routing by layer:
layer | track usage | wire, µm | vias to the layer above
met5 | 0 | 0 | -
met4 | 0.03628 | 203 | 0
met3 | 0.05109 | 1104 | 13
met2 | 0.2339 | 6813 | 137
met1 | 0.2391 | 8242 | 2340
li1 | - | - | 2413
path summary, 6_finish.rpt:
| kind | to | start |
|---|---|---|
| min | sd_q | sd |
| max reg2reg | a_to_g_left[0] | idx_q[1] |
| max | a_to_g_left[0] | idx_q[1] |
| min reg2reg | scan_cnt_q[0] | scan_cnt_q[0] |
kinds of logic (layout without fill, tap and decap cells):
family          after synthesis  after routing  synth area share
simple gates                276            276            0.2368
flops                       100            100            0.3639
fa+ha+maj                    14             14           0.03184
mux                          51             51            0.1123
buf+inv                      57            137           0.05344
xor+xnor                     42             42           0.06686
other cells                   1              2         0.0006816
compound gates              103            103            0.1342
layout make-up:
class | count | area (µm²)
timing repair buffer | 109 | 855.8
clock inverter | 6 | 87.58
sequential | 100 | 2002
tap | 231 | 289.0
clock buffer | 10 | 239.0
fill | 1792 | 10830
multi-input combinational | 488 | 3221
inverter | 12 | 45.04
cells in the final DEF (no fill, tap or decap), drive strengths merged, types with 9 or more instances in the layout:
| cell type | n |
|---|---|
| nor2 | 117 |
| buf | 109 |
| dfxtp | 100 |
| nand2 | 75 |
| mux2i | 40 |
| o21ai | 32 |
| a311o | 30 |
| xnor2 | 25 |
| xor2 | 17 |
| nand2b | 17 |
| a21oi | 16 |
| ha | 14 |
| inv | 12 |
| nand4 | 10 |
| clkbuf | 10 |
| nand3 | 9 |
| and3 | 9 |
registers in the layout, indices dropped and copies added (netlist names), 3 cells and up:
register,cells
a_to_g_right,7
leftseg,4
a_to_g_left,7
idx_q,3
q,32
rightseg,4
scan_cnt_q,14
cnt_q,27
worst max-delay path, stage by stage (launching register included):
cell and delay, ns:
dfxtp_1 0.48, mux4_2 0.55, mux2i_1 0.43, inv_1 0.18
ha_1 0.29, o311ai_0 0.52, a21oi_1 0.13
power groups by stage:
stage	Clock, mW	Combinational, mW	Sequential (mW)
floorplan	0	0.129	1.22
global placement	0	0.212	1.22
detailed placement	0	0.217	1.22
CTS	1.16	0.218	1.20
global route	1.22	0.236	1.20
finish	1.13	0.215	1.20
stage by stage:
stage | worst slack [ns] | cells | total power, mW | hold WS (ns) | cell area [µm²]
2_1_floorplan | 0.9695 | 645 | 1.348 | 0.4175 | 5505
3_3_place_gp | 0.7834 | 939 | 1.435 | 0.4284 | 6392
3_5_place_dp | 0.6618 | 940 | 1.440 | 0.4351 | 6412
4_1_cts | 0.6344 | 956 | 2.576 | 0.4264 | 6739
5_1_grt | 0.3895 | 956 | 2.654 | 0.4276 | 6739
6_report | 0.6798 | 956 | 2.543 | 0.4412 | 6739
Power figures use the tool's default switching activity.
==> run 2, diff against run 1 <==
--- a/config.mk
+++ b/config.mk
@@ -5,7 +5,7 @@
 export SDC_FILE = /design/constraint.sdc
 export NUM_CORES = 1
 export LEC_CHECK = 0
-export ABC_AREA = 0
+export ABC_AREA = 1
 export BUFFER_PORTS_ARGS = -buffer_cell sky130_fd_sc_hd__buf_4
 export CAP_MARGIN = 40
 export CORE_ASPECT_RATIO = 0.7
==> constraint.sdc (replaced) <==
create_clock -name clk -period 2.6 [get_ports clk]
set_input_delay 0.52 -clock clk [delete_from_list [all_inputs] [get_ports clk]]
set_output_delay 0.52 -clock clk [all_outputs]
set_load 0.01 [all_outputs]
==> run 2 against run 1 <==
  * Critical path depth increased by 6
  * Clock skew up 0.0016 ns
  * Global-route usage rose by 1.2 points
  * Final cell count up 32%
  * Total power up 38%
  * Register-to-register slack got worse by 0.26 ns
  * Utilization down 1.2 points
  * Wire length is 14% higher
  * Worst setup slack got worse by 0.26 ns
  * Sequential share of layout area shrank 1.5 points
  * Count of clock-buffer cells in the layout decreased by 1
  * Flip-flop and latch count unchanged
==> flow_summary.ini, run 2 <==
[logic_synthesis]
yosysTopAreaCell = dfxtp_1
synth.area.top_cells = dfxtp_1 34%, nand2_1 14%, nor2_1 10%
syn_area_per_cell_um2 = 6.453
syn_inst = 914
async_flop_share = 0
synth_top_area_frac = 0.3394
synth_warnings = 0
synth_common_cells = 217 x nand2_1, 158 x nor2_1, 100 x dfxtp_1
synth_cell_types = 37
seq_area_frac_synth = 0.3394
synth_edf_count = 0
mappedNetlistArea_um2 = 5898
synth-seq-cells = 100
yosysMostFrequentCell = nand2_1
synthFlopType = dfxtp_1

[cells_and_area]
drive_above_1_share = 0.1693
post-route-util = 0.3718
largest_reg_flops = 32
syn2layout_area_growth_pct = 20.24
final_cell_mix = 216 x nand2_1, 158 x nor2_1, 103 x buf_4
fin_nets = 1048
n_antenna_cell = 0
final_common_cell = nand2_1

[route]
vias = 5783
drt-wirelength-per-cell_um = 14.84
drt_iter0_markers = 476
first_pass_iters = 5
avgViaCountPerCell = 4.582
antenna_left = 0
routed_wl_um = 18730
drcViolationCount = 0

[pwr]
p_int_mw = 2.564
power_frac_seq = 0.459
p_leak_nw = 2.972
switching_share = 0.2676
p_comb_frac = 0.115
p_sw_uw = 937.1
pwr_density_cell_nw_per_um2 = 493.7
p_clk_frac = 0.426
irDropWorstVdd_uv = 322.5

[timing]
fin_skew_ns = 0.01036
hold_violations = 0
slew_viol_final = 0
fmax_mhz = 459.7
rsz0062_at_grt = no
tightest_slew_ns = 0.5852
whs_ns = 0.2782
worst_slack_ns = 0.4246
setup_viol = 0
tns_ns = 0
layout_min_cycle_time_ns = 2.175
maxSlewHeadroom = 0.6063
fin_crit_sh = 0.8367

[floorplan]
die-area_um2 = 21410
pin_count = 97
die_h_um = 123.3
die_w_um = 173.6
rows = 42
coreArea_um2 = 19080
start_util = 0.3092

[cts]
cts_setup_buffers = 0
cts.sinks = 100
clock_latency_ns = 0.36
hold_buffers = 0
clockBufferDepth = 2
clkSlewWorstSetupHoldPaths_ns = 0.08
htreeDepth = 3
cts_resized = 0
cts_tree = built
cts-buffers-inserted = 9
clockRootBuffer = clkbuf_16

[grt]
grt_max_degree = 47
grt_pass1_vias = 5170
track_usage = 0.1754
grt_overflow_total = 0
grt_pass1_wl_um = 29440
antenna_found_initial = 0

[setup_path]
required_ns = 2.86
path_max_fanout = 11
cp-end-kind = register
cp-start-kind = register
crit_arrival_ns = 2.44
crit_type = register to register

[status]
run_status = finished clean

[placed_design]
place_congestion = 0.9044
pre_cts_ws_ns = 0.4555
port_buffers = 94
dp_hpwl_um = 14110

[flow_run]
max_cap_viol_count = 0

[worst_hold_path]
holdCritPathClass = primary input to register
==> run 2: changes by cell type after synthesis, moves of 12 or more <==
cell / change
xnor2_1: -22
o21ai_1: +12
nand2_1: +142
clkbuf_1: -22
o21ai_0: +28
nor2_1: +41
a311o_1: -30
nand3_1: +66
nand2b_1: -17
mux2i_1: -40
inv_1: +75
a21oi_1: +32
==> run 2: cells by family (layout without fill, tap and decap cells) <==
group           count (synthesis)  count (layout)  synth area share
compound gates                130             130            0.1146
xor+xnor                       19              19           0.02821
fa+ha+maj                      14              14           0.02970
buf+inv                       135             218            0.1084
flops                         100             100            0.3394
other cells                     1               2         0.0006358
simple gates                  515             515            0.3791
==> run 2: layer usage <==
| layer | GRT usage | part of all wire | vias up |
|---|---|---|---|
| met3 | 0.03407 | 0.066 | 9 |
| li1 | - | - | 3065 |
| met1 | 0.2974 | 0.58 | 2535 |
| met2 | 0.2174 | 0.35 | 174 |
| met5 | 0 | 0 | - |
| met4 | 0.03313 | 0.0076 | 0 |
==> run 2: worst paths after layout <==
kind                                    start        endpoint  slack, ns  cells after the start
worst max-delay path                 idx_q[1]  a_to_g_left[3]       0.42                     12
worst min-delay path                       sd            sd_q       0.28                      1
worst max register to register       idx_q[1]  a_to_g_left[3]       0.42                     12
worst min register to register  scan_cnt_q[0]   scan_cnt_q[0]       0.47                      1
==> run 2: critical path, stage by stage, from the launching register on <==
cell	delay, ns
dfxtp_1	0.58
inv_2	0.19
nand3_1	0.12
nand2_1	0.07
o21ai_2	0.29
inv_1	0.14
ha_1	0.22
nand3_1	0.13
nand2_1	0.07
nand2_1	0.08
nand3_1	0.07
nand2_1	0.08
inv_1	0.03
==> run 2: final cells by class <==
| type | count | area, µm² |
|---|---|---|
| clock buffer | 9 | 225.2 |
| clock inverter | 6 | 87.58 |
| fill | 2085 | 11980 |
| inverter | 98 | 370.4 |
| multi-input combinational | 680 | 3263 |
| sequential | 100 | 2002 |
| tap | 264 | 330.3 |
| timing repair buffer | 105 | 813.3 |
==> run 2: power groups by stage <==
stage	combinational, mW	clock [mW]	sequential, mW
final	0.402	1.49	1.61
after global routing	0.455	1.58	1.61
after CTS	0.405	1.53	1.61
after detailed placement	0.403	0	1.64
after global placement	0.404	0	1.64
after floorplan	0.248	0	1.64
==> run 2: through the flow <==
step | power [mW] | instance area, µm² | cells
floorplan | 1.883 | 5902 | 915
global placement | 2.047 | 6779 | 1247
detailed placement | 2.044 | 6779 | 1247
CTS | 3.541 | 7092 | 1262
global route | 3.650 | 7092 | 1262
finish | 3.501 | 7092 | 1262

──────────────────────────────

» Directions
With the first line being the one containing "met4 | 0.03628 | 203 | 0" and the last line the one containing "reg2reg | a_to_g_left[0] | idx_q[1] |", transcribe exactly the lines above that fall in that range.

» Answer to the problem
met4 | 0.03628 | 203 | 0
met3 | 0.05109 | 1104 | 13
met2 | 0.2339 | 6813 | 137
met1 | 0.2391 | 8242 | 2340
li1 | - | - | 2413
path summary, 6_finish.rpt:
| kind | to | start |
|---|---|---|
| min | sd_q | sd |
| max reg2reg | a_to_g_left[0] | idx_q[1] |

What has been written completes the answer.